> _Assignment_
Find "export SYNTH_ARGS = -nofsm -noshare" in the data below; transcribe the line it appears on and each line after it, exactly, to the end, and nothing else.

□ □ □ □ □ □ □

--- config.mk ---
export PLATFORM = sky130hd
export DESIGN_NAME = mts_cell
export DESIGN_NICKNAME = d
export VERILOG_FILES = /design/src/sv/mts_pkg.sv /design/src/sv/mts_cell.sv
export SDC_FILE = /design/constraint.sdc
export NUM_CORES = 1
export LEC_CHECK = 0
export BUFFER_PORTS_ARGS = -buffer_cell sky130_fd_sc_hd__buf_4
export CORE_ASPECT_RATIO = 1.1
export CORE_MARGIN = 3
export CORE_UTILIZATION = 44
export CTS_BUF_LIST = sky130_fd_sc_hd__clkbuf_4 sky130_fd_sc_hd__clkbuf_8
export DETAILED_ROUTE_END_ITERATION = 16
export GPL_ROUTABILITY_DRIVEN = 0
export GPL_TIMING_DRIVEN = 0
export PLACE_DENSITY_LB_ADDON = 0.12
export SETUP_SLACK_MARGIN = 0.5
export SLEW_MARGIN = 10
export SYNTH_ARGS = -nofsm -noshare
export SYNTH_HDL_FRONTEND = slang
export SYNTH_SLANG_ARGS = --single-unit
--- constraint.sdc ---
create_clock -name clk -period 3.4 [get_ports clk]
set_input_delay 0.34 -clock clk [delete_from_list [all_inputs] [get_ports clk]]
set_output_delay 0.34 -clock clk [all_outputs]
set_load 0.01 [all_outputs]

□ □ □ □ □ □ □

> _Task answer_
export SYNTH_ARGS = -nofsm -noshare
export SYNTH_HDL_FRONTEND = slang
export SYNTH_SLANG_ARGS = --single-unit
--- constraint.sdc ---
create_clock -name clk -period 3.4 [get_ports clk]
set_input_delay 0.34 -clock clk [delete_from_list [all_inputs] [get_ports clk]]
set_output_delay 0.34 -clock clk [all_outputs]
set_load 0.01 [all_outputs]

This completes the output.